As for the tree thing: In the case of the Redwoods, it would take decades to grow them back to the same height. In the case of the other trees, I don’t know. I’m not an expert on all trees, so it’s possible that they wouldn’t grow back as quickly or as thick if on a logging cycle. My understanding of the situation, though, was that the company doing the logging wouldn’t have access to fast sections of the forest, just small areas (small by forest standards, obviously). But that might be irrelevant.

And as for petroleum companies: Absolutely they should not be left off the hook. In fact, if what you want is change, you’ve got to go right to the top and start demanding politicians to take action. Governments are supposed to serve the people (at least democratic ones such as ours–UK/US); right now, they’re not doing that job well enough.

But lobbying is, as always, a huge problem…and it should be illegal. But, that’s my opinion. We need a change in leadership…or people could stop buying gas altogether. Most people could get by easily enough without a car, or with a small electric vehicle for city travel. I don’t own a car and probably won’t own one until the electric ones are up to snuff. I take the bus, which does use petrol (for now), but I also walk to a lot of places. I seem get by just fine without a car…

But, eh, I’m rambling. I just have more issue with Greenpeace’s apprehension to deal with its more violent folks and with legal precedences…we don’t seem to disagree with the fact that BP deserves no sympathy. They get none from me. They’ve messed up my backyard…

My issue with protests targeting individual petrol stations is the same as it was twenty years ago when the bad guy was Shell.

Protests against petrol stations hit the wrong people. In general, petrol stations are not directly owned by the oil companies but operated according to a franchise system. Which means that protests like that Greenpeace protest in London do not actually hit BP, i.e. the deserving party, but the independent operators of those stations who are probably being exploited by the franchisers anyway. It’s the same reason why anti-globalization protesters who attack McDonalds restaurants (which also operate according to a franchise principle) do not hurt the great American corporate satan but instead harm a local small businessman.

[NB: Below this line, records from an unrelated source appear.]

===== src/rtl/ghash_nibble_mul.sv =====
module ghash_nibble_mul (
  input  logic         clk,
  input  logic         rst,
  input  logic         tbl_we,
  input  logic [3:0]   tbl_addr,
  input  logic [127:0] tbl_data,
  input  logic         start,
  input  logic         absorb,
  input  logic [127:0] blk,
  output logic         busy,
  output logic         done,
  output logic [127:0] acc
);
  localparam int STEPS = 32;
  localparam logic [4:0] LAST = 5'(STEPS - 1);

  logic [127:0] kmul [16];
  logic [127:0] z, x;
  logic [4:0]   cnt;

  function automatic logic [15:0] fold(input logic [3:0] r);
    case (r)
      4'h0: fold = 16'h0000; 4'h1: fold = 16'h1C20;
      4'h2: fold = 16'h3840; 4'h3: fold = 16'h2460;
      4'h4: fold = 16'h7080; 4'h5: fold = 16'h6CA0;
      4'h6: fold = 16'h48C0; 4'h7: fold = 16'h54E0;
      4'h8: fold = 16'hE100; 4'h9: fold = 16'hFD20;
      4'hA: fold = 16'hD940; 4'hB: fold = 16'hC560;
      4'hC: fold = 16'h9180; 4'hD: fold = 16'h8DA0;
      4'hE: fold = 16'hA9C0; default: fold = 16'hB5E0;
    endcase
  endfunction

  wire [127:0] reduced = (z >> 4) ^ {fold(z[3:0]), 112'b0};
  wire [127:0] z_next  = ((cnt == 5'd0) ? 128'b0 : reduced) ^ kmul[x[3:0]];

  assign acc = z;

  always_ff @(posedge clk) begin
    if (tbl_we && !busy) kmul[tbl_addr] <= tbl_data;
  end

  always_ff @(posedge clk) begin
    if (rst) begin
      z    <= '0;
      x    <= '0;
      cnt  <= '0;
      busy <= 1'b0;
      done <= 1'b0;
    end else begin
      done <= 1'b0;
      if (!busy) begin
        if (start) begin
          x    <= z ^ (absorb ? blk : 128'b0);
          cnt  <= '0;
          busy <= 1'b1;
        end
      end else begin
        z   <= z_next;
        x   <= x >> 4;
        cnt <= cnt + 5'd1;
        if (cnt == LAST) begin
          busy <= 1'b0;
          done <= 1'b1;
        end
      end
    end
  end

  assert_done_pulse_R4: assert property (@(posedge clk) disable iff (rst)
    done |=> !done);
  assert_done_ends_busy_R4: assert property (@(posedge clk) disable iff (rst)
    done |-> ($past(busy) && !busy));
  assert_start_engages_R4: assert property (@(posedge clk) disable iff (rst)
    (start && !busy) |=> busy);
  assert_acc_hold_R7: assert property (@(posedge clk) disable iff (rst)
    (!busy && !start) |=> $stable(acc));
  assert_busy_holds_R7: assert property (@(posedge clk) disable iff (rst)
    (busy && cnt != LAST) |=> (busy && !done));
endmodule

Protesting in front of BP’s corporate HQ would be a whole lot more effective and actually annoy the right people.

I’m not a fan of Greenpeace anyway, because they go more for the flashy and showy activism than for substance. Plus, I’ve had bad personal experiences with them and their tactics.

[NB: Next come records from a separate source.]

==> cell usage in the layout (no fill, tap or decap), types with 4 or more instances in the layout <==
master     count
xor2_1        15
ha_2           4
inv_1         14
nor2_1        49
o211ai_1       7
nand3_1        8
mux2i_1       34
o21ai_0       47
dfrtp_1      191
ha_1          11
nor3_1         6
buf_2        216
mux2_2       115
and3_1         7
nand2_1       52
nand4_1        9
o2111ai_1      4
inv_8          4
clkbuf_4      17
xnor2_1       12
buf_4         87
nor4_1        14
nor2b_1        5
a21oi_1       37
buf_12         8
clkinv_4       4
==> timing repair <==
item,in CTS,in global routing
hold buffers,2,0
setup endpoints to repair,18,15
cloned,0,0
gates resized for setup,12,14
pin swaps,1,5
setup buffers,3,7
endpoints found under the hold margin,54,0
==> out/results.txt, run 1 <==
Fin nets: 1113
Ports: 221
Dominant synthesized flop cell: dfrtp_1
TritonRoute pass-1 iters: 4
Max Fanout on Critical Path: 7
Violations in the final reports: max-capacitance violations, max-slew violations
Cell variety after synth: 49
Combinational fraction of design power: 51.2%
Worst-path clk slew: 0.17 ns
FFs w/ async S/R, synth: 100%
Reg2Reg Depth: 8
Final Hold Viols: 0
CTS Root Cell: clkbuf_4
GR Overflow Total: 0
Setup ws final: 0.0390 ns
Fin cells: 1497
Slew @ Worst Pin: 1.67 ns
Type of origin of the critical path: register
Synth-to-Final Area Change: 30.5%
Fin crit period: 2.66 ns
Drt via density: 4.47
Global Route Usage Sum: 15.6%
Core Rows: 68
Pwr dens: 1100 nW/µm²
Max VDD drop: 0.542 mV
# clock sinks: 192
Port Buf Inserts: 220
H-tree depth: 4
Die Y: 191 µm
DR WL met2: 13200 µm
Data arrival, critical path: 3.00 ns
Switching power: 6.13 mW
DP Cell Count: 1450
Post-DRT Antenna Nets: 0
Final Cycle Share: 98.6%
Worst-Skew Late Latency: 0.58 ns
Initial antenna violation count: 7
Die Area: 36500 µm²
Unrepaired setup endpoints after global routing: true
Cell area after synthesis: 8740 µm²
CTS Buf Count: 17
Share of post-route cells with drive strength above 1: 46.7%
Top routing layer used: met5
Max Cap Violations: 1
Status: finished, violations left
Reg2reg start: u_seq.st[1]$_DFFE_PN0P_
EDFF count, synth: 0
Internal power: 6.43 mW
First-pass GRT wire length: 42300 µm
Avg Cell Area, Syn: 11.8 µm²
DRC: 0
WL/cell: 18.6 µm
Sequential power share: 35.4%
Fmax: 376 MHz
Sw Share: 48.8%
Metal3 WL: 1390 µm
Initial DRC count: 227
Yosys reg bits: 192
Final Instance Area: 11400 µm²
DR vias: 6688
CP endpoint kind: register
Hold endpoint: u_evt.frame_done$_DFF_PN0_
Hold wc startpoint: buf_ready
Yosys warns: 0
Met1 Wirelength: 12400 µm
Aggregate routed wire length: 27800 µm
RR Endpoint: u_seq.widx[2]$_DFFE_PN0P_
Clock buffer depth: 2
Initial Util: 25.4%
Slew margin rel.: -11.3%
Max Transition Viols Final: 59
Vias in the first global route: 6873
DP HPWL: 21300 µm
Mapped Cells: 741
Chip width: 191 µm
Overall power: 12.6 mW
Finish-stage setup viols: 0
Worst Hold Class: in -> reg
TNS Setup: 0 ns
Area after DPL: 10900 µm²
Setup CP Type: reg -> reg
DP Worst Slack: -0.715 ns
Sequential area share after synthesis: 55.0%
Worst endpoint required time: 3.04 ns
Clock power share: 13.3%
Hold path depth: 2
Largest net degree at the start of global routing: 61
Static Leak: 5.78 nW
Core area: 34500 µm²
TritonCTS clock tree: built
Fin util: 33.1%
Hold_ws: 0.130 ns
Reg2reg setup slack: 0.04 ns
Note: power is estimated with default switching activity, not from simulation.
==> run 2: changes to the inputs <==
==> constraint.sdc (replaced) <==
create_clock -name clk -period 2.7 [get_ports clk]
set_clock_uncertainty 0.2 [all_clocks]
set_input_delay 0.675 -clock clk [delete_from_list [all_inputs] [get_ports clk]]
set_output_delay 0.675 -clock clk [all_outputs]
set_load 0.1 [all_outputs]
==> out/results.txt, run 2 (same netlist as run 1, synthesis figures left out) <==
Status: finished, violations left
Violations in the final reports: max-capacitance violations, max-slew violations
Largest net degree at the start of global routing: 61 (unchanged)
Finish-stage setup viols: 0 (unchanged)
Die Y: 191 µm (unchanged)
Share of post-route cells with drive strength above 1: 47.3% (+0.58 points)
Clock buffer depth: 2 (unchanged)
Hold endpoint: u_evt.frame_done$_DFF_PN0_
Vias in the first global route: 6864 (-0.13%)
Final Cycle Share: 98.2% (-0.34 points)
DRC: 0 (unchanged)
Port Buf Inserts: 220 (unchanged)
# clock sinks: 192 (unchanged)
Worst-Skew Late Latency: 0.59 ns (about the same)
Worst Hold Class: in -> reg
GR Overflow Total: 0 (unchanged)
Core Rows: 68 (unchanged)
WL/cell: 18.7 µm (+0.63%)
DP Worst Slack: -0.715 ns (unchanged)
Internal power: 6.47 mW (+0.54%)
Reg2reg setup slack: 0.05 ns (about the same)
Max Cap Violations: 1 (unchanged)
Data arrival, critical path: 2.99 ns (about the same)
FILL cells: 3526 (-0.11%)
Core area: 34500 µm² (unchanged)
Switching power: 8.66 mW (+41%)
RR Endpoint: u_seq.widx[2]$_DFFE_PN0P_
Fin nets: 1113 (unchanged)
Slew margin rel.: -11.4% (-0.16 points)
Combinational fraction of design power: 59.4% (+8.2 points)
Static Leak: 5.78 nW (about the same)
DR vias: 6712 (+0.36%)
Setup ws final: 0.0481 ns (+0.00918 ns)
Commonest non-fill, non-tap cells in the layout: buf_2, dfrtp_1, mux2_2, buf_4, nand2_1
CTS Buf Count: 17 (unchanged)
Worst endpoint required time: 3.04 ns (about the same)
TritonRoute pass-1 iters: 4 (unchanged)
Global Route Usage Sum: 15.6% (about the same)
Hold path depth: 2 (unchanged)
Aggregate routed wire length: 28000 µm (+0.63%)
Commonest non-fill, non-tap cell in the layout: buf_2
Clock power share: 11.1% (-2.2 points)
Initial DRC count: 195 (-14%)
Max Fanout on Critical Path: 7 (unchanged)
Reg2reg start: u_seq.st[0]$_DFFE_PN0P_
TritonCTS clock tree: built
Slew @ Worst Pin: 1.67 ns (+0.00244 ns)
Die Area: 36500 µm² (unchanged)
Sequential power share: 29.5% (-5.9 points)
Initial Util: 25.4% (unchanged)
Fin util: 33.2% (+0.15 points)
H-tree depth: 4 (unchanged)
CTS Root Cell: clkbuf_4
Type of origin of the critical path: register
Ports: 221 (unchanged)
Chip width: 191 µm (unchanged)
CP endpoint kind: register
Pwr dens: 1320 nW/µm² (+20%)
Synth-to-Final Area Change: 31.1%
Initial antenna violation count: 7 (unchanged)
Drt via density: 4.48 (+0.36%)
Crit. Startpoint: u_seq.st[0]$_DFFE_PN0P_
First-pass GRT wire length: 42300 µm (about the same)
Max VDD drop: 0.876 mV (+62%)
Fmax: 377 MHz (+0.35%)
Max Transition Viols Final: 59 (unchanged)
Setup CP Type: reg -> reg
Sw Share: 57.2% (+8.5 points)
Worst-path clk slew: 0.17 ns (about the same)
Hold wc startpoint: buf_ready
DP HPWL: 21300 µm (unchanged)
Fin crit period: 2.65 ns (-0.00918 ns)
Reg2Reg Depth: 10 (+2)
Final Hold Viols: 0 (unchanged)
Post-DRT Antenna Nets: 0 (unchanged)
--- src/rtl/xsram_pkg.sv ---
package xsram_pkg;

  typedef enum logic [2:0] {
    ST_IDLE = 3'd0,
    ST_GAP  = 3'd1,
    ST_WSET = 3'd2,
    ST_WPUL = 3'd3,
    ST_WREC = 3'd4,
    ST_READ = 3'd5
  } seq_state_t;

  typedef struct packed {
    logic ce_n;
    logic oe_n;
    logic rw;
    logic dq_oe;
  } strobe_t;

  // Pin levels for each sequencer state.
  function automatic strobe_t strobe_of(seq_state_t s);
    strobe_t r;
    r = '{ce_n: 1'b1, oe_n: 1'b1, rw: 1'b1, dq_oe: 1'b0};
    case (s)
      ST_WSET: r.ce_n = 1'b0;
      ST_WPUL: begin r.ce_n = 1'b0; r.rw = 1'b0; r.dq_oe = 1'b1; end
      ST_WREC: r.ce_n = 1'b0;
      ST_READ: begin r.ce_n = 1'b0; r.oe_n = 1'b0; end
      default: ;
    endcase
    return r;
  endfunction

endpackage

--- src/rtl/xsram_timer.sv ---
module xsram_timer #(
  parameter int CNT_W = 2
) (
  input  logic             clk,
  input  logic             rst,
  input  logic             load,
  input  logic [CNT_W-1:0] load_val,
  output logic             done
);

  logic [CNT_W-1:0] cnt;

  always_ff @(posedge clk) begin
    if (rst)               cnt <= '0;
    else if (load)         cnt <= load_val;
    else if (cnt != '0)    cnt <= cnt - 1'b1;
  end

  assign done = (cnt == '0);

endmodule

--- src/rtl/xsram_seq.sv ---
module xsram_seq
  import xsram_pkg::*;
#(
  parameter int RD_CYC   = 4,
  parameter int WSET_CYC = 1,
  parameter int WPUL_CYC = 3,
  parameter int WREC_CYC = 1,
  parameter int TURN_CYC = 2
) (
  input  logic clk,
  input  logic rst,
  input  logic accept,
  input  logic acc_write,
  output logic req_ready,
  output logic sram_ce_n,
  output logic sram_oe_n,
  output logic sram_rw,
  output logic sram_dq_oe,
  output logic capture
);

  localparam int MAX_A = (RD_CYC > WPUL_CYC) ? RD_CYC : WPUL_CYC;
  localparam int MAX_B = (WSET_CYC > WREC_CYC) ? WSET_CYC : WREC_CYC;
  localparam int MAXD  = (MAX_A > MAX_B) ? MAX_A : MAX_B;
  localparam int CNT_W = (MAXD > 1) ? $clog2(MAXD) : 1;
  localparam int RUN_W = $clog2(MAXD + 2);
  localparam int GAP_W = $clog2(TURN_CYC + 2);

  seq_state_t       state, nxt;
  strobe_t          stb;
  logic             tmr_done, tmr_load, gap_ok;
  logic [CNT_W-1:0] tmr_val;
  logic [GAP_W-1:0] gap_cnt;

  // Idle cycles seen since the last read strobe, counting the current one.
  assign gap_ok = (gap_cnt + GAP_W'(1)) >= GAP_W'(TURN_CYC);

  always_comb begin
    nxt = state;
    case (state)
      ST_IDLE: if (accept) nxt = acc_write ? (gap_ok ? ST_WSET : ST_GAP) : ST_READ;
      ST_GAP:  if (gap_ok)   nxt = ST_WSET;
      ST_WSET: if (tmr_done) nxt = ST_WPUL;
      ST_WPUL: if (tmr_done) nxt = ST_WREC;
      ST_WREC: if (tmr_done) nxt = ST_IDLE;
      ST_READ: if (tmr_done) nxt = ST_IDLE;
      default: nxt = ST_IDLE;
    endcase
  end

  always_comb begin
    tmr_val = '0;
    case (nxt)
      ST_WSET: tmr_val = CNT_W'(WSET_CYC - 1);
      ST_WPUL: tmr_val = CNT_W'(WPUL_CYC - 1);
      ST_WREC: tmr_val = CNT_W'(WREC_CYC - 1);
      ST_READ: tmr_val = CNT_W'(RD_CYC - 1);
      default: tmr_val = '0;
    endcase
  end

  assign tmr_load = (nxt != state);

  xsram_timer #(.CNT_W(CNT_W)) u_timer (
    .clk      (clk),
    .rst      (rst),
    .load     (tmr_load),
    .load_val (tmr_val),
    .done     (tmr_done)
  );

  assign stb = strobe_of(nxt);

  always_ff @(posedge clk) begin
    if (rst) begin
      state      <= ST_IDLE;
      req_ready  <= 1'b1;
      sram_ce_n  <= 1'b1;
      sram_oe_n  <= 1'b1;
      sram_rw    <= 1'b1;
      sram_dq_oe <= 1'b0;
      gap_cnt    <= GAP_W'(TURN_CYC);
    end else begin
      state      <= nxt;
      req_ready  <= (nxt == ST_IDLE);
      sram_ce_n  <= stb.ce_n;
      sram_oe_n  <= stb.oe_n;
      sram_rw    <= stb.rw;
      sram_dq_oe <= stb.dq_oe;
      if (state == ST_READ)
        gap_cnt <= '0;
      else if ((state == ST_IDLE || state == ST_GAP) && gap_cnt < GAP_W'(TURN_CYC))
        gap_cnt <= gap_cnt + GAP_W'(1);
    end
  end

  assign capture = (state == ST_READ) && tmr_done;

  // ---------------- checks on the strobe pins ----------------
  logic [RUN_W-1:0] rd_run, wr_run;
  logic [GAP_W-1:0] hi_run;

  always_ff @(posedge clk) begin
    if (rst) begin
      rd_run <= '0;
      wr_run <= '0;
      hi_run <= GAP_W'(TURN_CYC);
    end else begin
      rd_run <= sram_oe_n ? '0 : rd_run + RUN_W'(1);
      wr_run <= sram_rw   ? '0 : wr_run + RUN_W'(1);
      if (!sram_oe_n)
        hi_run <= '0;
      else if (sram_ce_n && hi_run < GAP_W'(TURN_CYC))
        hi_run <= hi_run + GAP_W'(1);
    end
  end

  // the read strobe lasts exactly RD_CYC cycles
  assert_read_len_R2: assert property (@(posedge clk) disable iff (rst)
    $rose(sram_oe_n) |-> rd_run == RUN_W'(RD_CYC));

  // the write pulse lasts exactly WPUL_CYC cycles
  assert_wpulse_len_R4: assert property (@(posedge clk) disable iff (rst)
    $rose(sram_rw) |-> wr_run == RUN_W'(WPUL_CYC));

  // during a write pulse the memory outputs stay disabled and selected
  assert_write_oe_high_R5: assert property (@(posedge clk) disable iff (rst)
    !sram_rw |-> (sram_oe_n && !sram_ce_n));

  // enough released cycles before the data drivers turn on
  assert_turnaround_R7: assert property (@(posedge clk) disable iff (rst)
    $rose(sram_dq_oe) |-> hi_run >= GAP_W'(TURN_CYC));

  // ready only while in standby
  assert_ready_idle_R6: assert property (@(posedge clk) disable iff (rst)
    req_ready |-> sram_ce_n);

endmodule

I totally agree with you on windmills BTW and I luckily live in a region where wind energy is pretty big business.

SMD – of course, I don’t endorse violence, but when the court of law recognises that the damage to a firm that brazenly pollutes (destroying the climate – which contributes to hurting people and property on an almost incomprehensible scale, and is happening now in the developing world) then it’s clearly a more complex issue. When corporations rule governments, who is responsible for change?

As for trees, with age it’s not about the height of the trees etc, it’s about the systems and habitats that old forests support. They’re invaluable havens of biodiversity, which can’t be easily replicated.

Cora – I think the thing with Greenpeace is that they are very effective at what they do because they tackle corporations where it hurts the most – PR. Let’s be clear, the companies that Greenpeace takes on often don’t care a jot about the environment unless they can spin it for corporate gain, and Greenpeace have had huge success in forcing giants to change their practices: Nestle and HSBC are not small companies, and only someone as showy as Greenpeace can make the change our ways. In an age where corporations control governments, this is a very significant position for them to be in.

Regarding BP – if they protested in front of their corporate HQ, I doubt anyone would care. Hitting them where it hurts the most – where the public can see their brand and PR being affected – that’s what they’ll be worried about.

Though I’d actually be interested to know what your experiences were with them. Were you at the receiving end or on the inside?